All three of mine play tug o war, then they switch and two play. Oddly none of them will really play tug o war with people They start to play with me and they back off, so I'm glad they play with each other.


----------



## shepherdmom (Dec 24, 2011)

Yes.


----------



## Dainerra (Nov 14, 2003)

I always worried that Singe would lose all his teeth!
Now I worry because Singe pulls Rayden around the yard lol


----------



## Emoore (Oct 9, 2002)

Yup, all the time.


----------



## chelle (Feb 1, 2009)

Ok good, no one is reporting lost teeth over it, so that's good.


----------



## jetscarbie (Feb 29, 2008)

I made my own tug toy. I bought a 7 foot rope...then bought those hard balls that have the hole in the middle. I threaded it in the rope so there is a ball on each end. They LOVE it.

No teeth lost around here so far.


----------



## Cassidy's Mom (Mar 30, 2003)

Um......no?


----------



## Liesje (Mar 4, 2007)

Yes I allow it. If Pan and Nikon get a little too into it, Nikon has always let Pan win.


----------



## Chicagocanine (Aug 7, 2008)

I don't know, I've never had two dogs who wanted to play tug with each other! My terrier loved to tug but my Golden had no interest in it so if the terrier grabbed a toy she was holding she would just let go. I don't blame her though, when the terrier played tug he'd keep doing the terrier "kill shake" thing and I didn't care to be on the other end of the toy when he did that either.
Bianca isn't that big on tug either and I don't think I've ever brought a tug toy when she was playing with her friends anyway.


----------



## llombardo (Dec 11, 2011)

Chicagocanine said:


> I don't know, I've never had two dogs who wanted to play tug with each other! My terrier loved to tug but my Golden had no interest in it so if the terrier grabbed a toy she was holding she would just let go. I don't blame her though, when the terrier played tug he'd keep doing the terrier "kill shake" thing and I didn't care to be on the other end of the toy when he did that either.
> Bianca isn't that big on tug either and I don't think I've ever brought a tug toy when she was playing with her friends anyway.
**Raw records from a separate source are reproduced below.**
`src/rtl/mem_pkg.sv`:
```
// Shared types and default parameters for the burst memory controller.
package mem_pkg;

    typedef enum logic [2:0] {
        ST_IDLE  = 3'd0,
        ST_WAIT  = 3'd1,
        ST_XFER  = 3'd2,
        ST_DRAIN = 3'd3,
        ST_DONE  = 3'd4
    } state_e;

    localparam int unsigned DEF_DATA_W      = 16;
    localparam int unsigned DEF_ADDR_W      = 8;
    localparam int unsigned DEF_LEN_W       = 4;
    localparam int unsigned DEF_WAIT_CYCLES = 4;

endpackage

```
`src/rtl/ram_sp.sv`:
```
// Single-port synchronous RAM: read-first, 1-cycle registered read.
// The read register holds its value when re is low; only it is reset.
module ram_sp #(
    parameter int unsigned DATA_W = 16,
    parameter int unsigned ADDR_W = 8
) (
    input  logic              clk,
    input  logic              rst,
    input  logic              we,
    input  logic              re,
    input  logic [ADDR_W-1:0] addr,
    input  logic [DATA_W-1:0] wdata,
    output logic [DATA_W-1:0] rdata
);

    localparam int unsigned DEPTH = 1 << ADDR_W;

    logic [DATA_W-1:0] mem [DEPTH];

    always_ff @(posedge clk) begin
        if (we) begin
            mem[addr] <= wdata;
        end
    end

    always_ff @(posedge clk or posedge rst) begin
        if (rst) begin
            rdata <= '0;
        end else if (re) begin
            rdata <= mem[addr];
        end
    end

endmodule

```
`src/rtl/memory_burst_ctrl.sv`:
```
// Start/done burst controller in front of an internal single-port RAM:
// single or burst reads/writes with address auto-increment and wrap detection.
module memory_burst_ctrl
    import mem_pkg::*;
#(
    parameter int unsigned DATA_W      = DEF_DATA_W,
    parameter int unsigned ADDR_W      = DEF_ADDR_W,
    parameter int unsigned LEN_W       = DEF_LEN_W,
    parameter int unsigned WAIT_CYCLES = DEF_WAIT_CYCLES
) (
    input  logic              clk,
    input  logic              rst,
    input  logic              start,
    input  logic              wr,
    input  logic [ADDR_W-1:0] address,
    input  logic [LEN_W-1:0]  len,
    input  logic [DATA_W-1:0] data_in,
    output logic              data_req,
    output logic [DATA_W-1:0] data_out,
    output logic              data_out_valid,
    output logic              busy,
    output logic              done,
    output logic              err
);

    localparam int unsigned WAIT_W    = (WAIT_CYCLES > 1) ? $clog2(WAIT_CYCLES) : 1;
    localparam int unsigned WAIT_LAST = (WAIT_CYCLES > 0) ? WAIT_CYCLES - 1 : 0;
    localparam int unsigned CNT_W     = LEN_W + 1;

    state_e              state_q, state_d;
    logic [WAIT_W-1:0]   wait_q, wait_d;
    logic [CNT_W-1:0]    cnt_q, cnt_d;
    logic [ADDR_W-1:0]   addr_q, addr_d;
    logic [LEN_W-1:0]    len_q, len_d;
    logic                wr_q, wr_d;
    logic                err_d;
    logic                busy_d, done_d, data_req_d, valid_d;
    logic                last_c;
    logic                ram_we_c, ram_re_c;

    assign last_c = (cnt_q == {1'b0, len_q});

    // State and datapath registers
    always_ff @(posedge clk or posedge rst) begin
        if (rst) begin
            state_q        <= ST_IDLE;
            wait_q         <= '0;
            cnt_q          <= '0;
            addr_q         <= '0;
            len_q          <= '0;
            wr_q           <= 1'b0;
            err            <= 1'b0;
            busy           <= 1'b0;
            done           <= 1'b0;
            data_req       <= 1'b0;
            data_out_valid <= 1'b0;
        end else begin
            state_q        <= state_d;
            wait_q         <= wait_d;
            cnt_q          <= cnt_d;
            addr_q         <= addr_d;
            len_q          <= len_d;
            wr_q           <= wr_d;
            err            <= err_d;
            busy           <= busy_d;
            done           <= done_d;
            data_req       <= data_req_d;
            data_out_valid <= valid_d;
        end
    end

    // Next-state, datapath updates and next values of the registered outputs
    always_comb begin
        state_d  = state_q;
        wait_d   = wait_q;
        cnt_d    = cnt_q;
        addr_d   = addr_q;
        len_d    = len_q;
        wr_d     = wr_q;
        err_d    = err;
        ram_we_c = 1'b0;
        ram_re_c = 1'b0;

        unique case (state_q)
            ST_IDLE: begin
                if (start) begin
                    addr_d  = address;
                    len_d   = len;
                    wr_d    = wr;
                    cnt_d   = '0;
                    wait_d  = '0;
                    err_d   = 1'b0;
                    state_d = (WAIT_CYCLES == 0) ? ST_XFER : ST_WAIT;
                end
            end
            ST_WAIT: begin
                if (!start) begin
                    state_d = ST_IDLE;
                end else if (wait_q == WAIT_W'(WAIT_LAST)) begin
                    state_d = ST_XFER;
                end else begin
                    wait_d = wait_q + WAIT_W'(1);
                end
            end
            ST_XFER: begin
                // A word already promised by data_req is written even if start drops
                ram_we_c = wr_q;
                ram_re_c = !wr_q;
                addr_d   = addr_q + ADDR_W'(1);
                cnt_d    = cnt_q + CNT_W'(1);
                if (addr_q == '1 && !last_c) begin
                    err_d = 1'b1;
                end
                if (!start) begin
                    state_d = ST_IDLE;
                end else if (last_c) begin
                    state_d = wr_q ? ST_DONE : ST_DRAIN;
                end
            end
            ST_DRAIN: begin
                state_d = start ? ST_DONE : ST_IDLE;
            end
            ST_DONE: begin
                if (!start) begin
                    state_d = ST_IDLE;
                end
            end
            default: begin
                state_d = ST_IDLE;
            end
        endcase

        busy_d     = (state_d == ST_WAIT) || (state_d == ST_XFER) || (state_d == ST_DRAIN);
        done_d     = (state_d == ST_DONE);
        data_req_d = (state_d == ST_XFER) && wr_d;
        // RAM word issued this cycle appears on data_out next cycle
        valid_d    = (state_q == ST_XFER) && !wr_q && start;
    end

    ram_sp #(
        .DATA_W (DATA_W),
        .ADDR_W (ADDR_W)
    ) u_ram (
        .clk   (clk),
        .rst   (rst),
        .we    (ram_we_c),
        .re    (ram_re_c),
        .addr  (addr_q),
        .wdata (data_in),
        .rdata (data_out)
    );

endmodule

```
`config.mk`:
```
export PLATFORM = sky130hd
export DESIGN_NAME = memory_burst_ctrl
export DESIGN_NICKNAME = d
export VERILOG_FILES = /design/src/rtl/mem_pkg.sv /design/src/rtl/ram_sp.sv /design/src/rtl/memory_burst_ctrl.sv
export SDC_FILE = /design/constraint.sdc
export NUM_CORES = 2
export LEC_CHECK = 0
export CAP_MARGIN = 20
export CELL_PAD_IN_SITES_DETAIL_PLACEMENT = 0
export CELL_PAD_IN_SITES_GLOBAL_PLACEMENT = 1
export CORE_ASPECT_RATIO = 0.9
export CORE_MARGIN = 3
export CORE_UTILIZATION = 50
export CTS_BUF_LIST = sky130_fd_sc_hd__clkbuf_8
export DETAILED_ROUTE_END_ITERATION = 6
export PLACE_DENSITY_LB_ADDON = 0.1
export SLEW_MARGIN = 20
export SYNTH_ARGS = -nofsm -noshare
export SYNTH_HDL_FRONTEND = slang
export SYNTH_SLANG_ARGS = --single-unit
```
`constraint.sdc`:
```
create_clock -name clk -period 8.74 [get_ports clk]
set_input_delay 1.748 -clock clk [delete_from_list [all_inputs] [get_ports clk]]
set_output_delay 1.748 -clock clk [all_outputs]
set_load 0.005 [all_outputs]
```
==> results.py <==
metrics = {
    "clocking": {
        "cts_resized": 0,
        "cts_sinks": 4140,
        "clock_latency_ps": 1220,
        "cts_hold_buf": 0,
        "clkTransAtPathRegs_ps": 60,
        "cts.htree.levels": 6,
        "clock_path_buffers": 4,
        "cts_tree": "yes",
        "clockRootBuffer": "clkbuf_8",
        "post_cts_buffers": 0,
        "cts_buffers": 658,
    },
    "routing": {
        "drtAntennaViolNets": 0,
        "via_per_inst": 6.40,
        "routedWlPerCell_um": 37.1,
        "drt_iter0_markers": 11451,
        "finalWirelength_mm": 477,
        "drc_errors": 0,
        "via_count": 82147,
        "first_pass_iters": 5,
    },
    "cells_and_area": {
        "area_growth_pct": 12.1,
        "drive_above_1_share_pct": 27.9,
        "final_net_count": 8079,
        "n_fill_cell": 23922,
        "seq_area_um2": 124000,
        "multi_input_area_um2": 34000,
    },
    "sta": {
        "final.period_utilization_pct": 58.3,
        "rsz0062_at_grt": "false",
        "slew_violations": 0,
        "fmax_mhz": 196,
        "fin_skew_ps": 100,
        "finalHoldViolations": 0,
        "tightestPinTransition_ps": 1310,
        "relSlewSlack_pct": 12.4,
        "setup_violations": 0,
        "min_period_ps": 5090,
        "fin_tns_setup_ps": 0,
    },
    "synthesis": {
        "ys_ff_latch": 4140,
        "synth_nets": 7423,
        "syn_area_um2": 160000,
        "async_reset_ff_share_pct": 1.06,
        "ys.flop_type": "edfxtp_1",
        "synth.distinct_cells": 69,
        "synth-edff-count": 4096,
        "yosysWarnings": 0,
        "avgSynthCellArea_um2": 21.6,
        "synthCells": 7385,
        "yosysSeqAreaShare_pct": 77.7,
    },
    "global_route": {
        "antenna_found_initial": 32,
        "grt_pass1_wl_mm": 660,
        "gr-total-overflow": 0,
        "track_usage_pct": 29.1,
        "grt_max_degree": 176,
        "grt_pass1_vias": 81160,
    },
    "flow_run": {
        "drv_cap": 0,
    },
    "floorplanning": {
        "start_util_pct": 50.3,
        "rows": 196,
        "die_height_um": 542,
        "dieWidth_um": 602,
        "core_region_area_um2": 317000,
        "io_pins": 53,
        "die-area_um2": 326000,
    },
    "setup_path": {
        "cp_max_fo": 82,
        "critPathArrivalTime_ps": 6190,
        "crit_required_ps": 9830,
        "critPathKind": "reg -> reg",
        "critPathCaptureType": "flip-flop",
        "start_kind": "flip-flop",
    },
    "power": {
        "ir_drop_uv": 208,
        "p_leak_uw": 0.0564,
        "p_per_area_nw_per_um2": 268,
        "p_total_uw": 47900,
    },
    "place": {
        "hpwl_mm": 286,
        "io_buffers": 52,
        "place.gp.congestion": 0.865,
    },
    "outcome": {
        "status": "finished clean",
    },
    "min_path": {
        "hold_class": "reg -> reg",
    },
}
## registers in the layout, indices dropped and copies added (netlist names)
| signal | cells |
|---|---|
| addr_q | 8 |
| busy | 1 |
| cnt_q | 5 |
| data_out_valid | 1 |
| data_req | 1 |
| done | 1 |
| err | 1 |
| len_q | 4 |
| state_q | 3 |
| u_ram.mem | 4096 |
| u_ram.rdata | 16 |
| wait_q | 2 |
| wr_q | 1 |
## final timing paths
check / start / to / slack (ps) / cells after the start
max: addr_q[0]$_DFFE_PP0P_ / u_ram.rdata[12]$_DFFE_PP0P_ / 3650 / 9
min: err$_DFFE_PP0P_ / err$_DFFE_PP0P_ / 510 / 2
max reg2reg: addr_q[0]$_DFFE_PP0P_ / u_ram.rdata[12]$_DFFE_PP0P_ / 3650 / 9
min reg2reg: err$_DFFE_PP0P_ / err$_DFFE_PP0P_ / 510 / 2
max in group asynchronous: rst / addr_q[2]$_DFFE_PP0P_ / 6810 / 3
min in group asynchronous: rst / cnt_q[4]$_DFFE_PP0P_ / 1120 / 3
## cell usage after synthesis, types with 12 or more instances
library cell / count / share of area (%)
clkbuf_1: 141 / 0.33
a32o_1: 19 / 0.12
edfxtp_1: 4096 / 77
mux2_2: 14 / 0.099
buf_4: 87 / 0.41
a22o_1: 12 / 0.066
a211oi_1: 23 / 0.11
mux2i_1: 244 / 1.5
o22ai_1: 40 / 0.16
buf_6: 29 / 0.20
and3_1: 14 / 0.055
nand2_1: 418 / 0.98
a22oi_1: 69 / 0.32
a32oi_1: 102 / 0.56
nor2_1: 344 / 0.81
nand4_1: 17 / 0.067
mux4_2: 989 / 14
nor4_1: 14 / 0.055
buf_2: 143 / 0.45
nor3_1: 29 / 0.091
a31oi_1: 42 / 0.16
o21ai_0: 38 / 0.12
dfrtp_1: 44 / 0.69
nand3_1: 100 / 0.31
a21oi_1: 103 / 0.32
a221oi_1: 13 / 0.071
o211ai_1: 12 / 0.056
buf_1: 30 / 0.071
nor2b_1: 22 / 0.086
## per-stage QoR
stage                     utilization [%]  instance area (um^2)  setup slack (ps)  hold slack, ps  cells
after floorplan                         -                160000              5220             451   7385
after global placement               52.6                167000              3250             485  11622
after detailed placement             52.7                167000              3640             501  11636
after CTS                            56.3                179000              3630             513  12817
after global routing                 56.4                179000              3520             533  12820
final                                56.4                179000              3650             506  12836
## critical path, cell delays in order (launching register included)
cell and delay, ps:
dfrtp_4 780, buf_12 570, buf_12 600, mux4_2 590, mux2i_1 430, a32oi_1 240, a21oi_1 950, nor2_1 310
nand3_1 230, a21oi_1 90
## power by group
part / leakage, uW / switching [uW] / internal, uW / total (uW)
Sequential: 0.0373 / 244 / 21900 / 22100
Clock: 0.00679 / 7690 / 7320 / 15000
Combinational: 0.0123 / 6890 / 3900 / 10800
Total: 0.0564 / 14800 / 33100 / 47900
## area by class of cell
type,instances,share of cell area [%]
well taps,4257,2.98
inverters,10,0.0308
repair buffers,426,2.09
multi-input cells,2805,19.0
flip-flops and latches,4140,69.4
clock buffers,670,5.15
diodes,17,0.0238
clock inverters,511,1.37
## cells in the final DEF, fill, tap and decap left out, drive strengths merged, types with 103 or more instances in the layout
master / n
a21oi: 103
buf: 386
clkbuf: 674
clkinv: 232
edfxtp: 4096
inv: 267
mux2i: 244
mux4: 989
nand2: 419
nor2: 344
## per-layer routing
layer / wire length, um / vias up / GRT usage, %
li1: - / 32446 / -
met1: 195000 / 44567 / 42.8
met2: 218000 / 4383 / 43.4
met3: 46200 / 739 / 6.33
met4: 17600 / 12 / 10.2
met5: 80 / - / 0
## cells by family after synthesis
| kind of cell | after synthesis | synth area share, % |
|---|---|---|
| DFF | 4140 | 77.7 |
| muxes | 1247 | 15.6 |
| and+or+nand+nor | 1016 | 2.74 |
| AOI/OAI and AO/OA | 535 | 2.39 |
| buffers and inverters | 440 | 1.49 |
| adders and majority gates | 6 | 0.0470 |
| xor gates and xnor gates | 1 | 0.00549 |
No activity file was read; power rests on OpenSTA's default activity.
Really? My golden is the king of tug o war..I think he taught the shepherd If he is relaxing and she wants to play she grabs his tail and pulls him


----------



## paulag1955 (Jun 29, 2010)

Dainerra said:


> I always worried that Singe would lose all his teeth!
> Now I worry because Singe pulls Rayden around the yard lol


I can hardly wait until this is Shasta and her new baby brother!


----------



## Dainerra (Nov 14, 2003)

Login to a private Photobucket.com album
if anyone is interested in more pictures of the boys playing tug.


----------



## qbchottu (Jul 10, 2011)

Yup 












What's not to love? They exercise each other, improve bite work and enjoy social time!


----------



## Daisy&Lucky's Mom (Apr 24, 2011)

Love the Tug battle. Your boys certainly do have a good time together.


----------



## Liesje (Mar 4, 2007)

Somehow, it always involves Nikon!


----------



## Daisy&Lucky's Mom (Apr 24, 2011)

No pic but Daisy and Lucky play tug used to play it alot usually w/ a Jolly Ball or a cltch ball. Ball always lost. I bought ropes for them but they prefer stuffed animals.I would have pics but when they see the camera they stop.


----------



## Chicagocanine (Aug 7, 2008)

llombardo said:


> Really? My golden is the king of tug o war..I think he taught the shepherd If he is relaxing and she wants to play she grabs his tail and pulls him


Yeah my Golden was never interested in playing with other dogs. I can think of maybe twice in her life that she actually played "chase" with another dog (not mine) but the other dog in those cases reallly wanted to play and kept "asking". Not that she didn't like other dogs, she loved being around other dogs she just didn't want to physically play with them.
She was also ball-crazy until after we got my terrier, he was even more ball-crazy that my Golden and he'd keep stealing the balls from her and out-running her to get them and so on so she ended up losing interest, or at least not as strong interest as she had before him. They got along great though, they'd "hang out" together but they just did not play with each other.


----------



## elisabeth_00117 (May 17, 2009)

Yes, I allow it.

Stark, like Nikon, ALWAYS lets his sister win. She is 66lbs and he is 88lbs.... so I KNOW he could pull her around but nope, she is the top dog in this house according to Stark! 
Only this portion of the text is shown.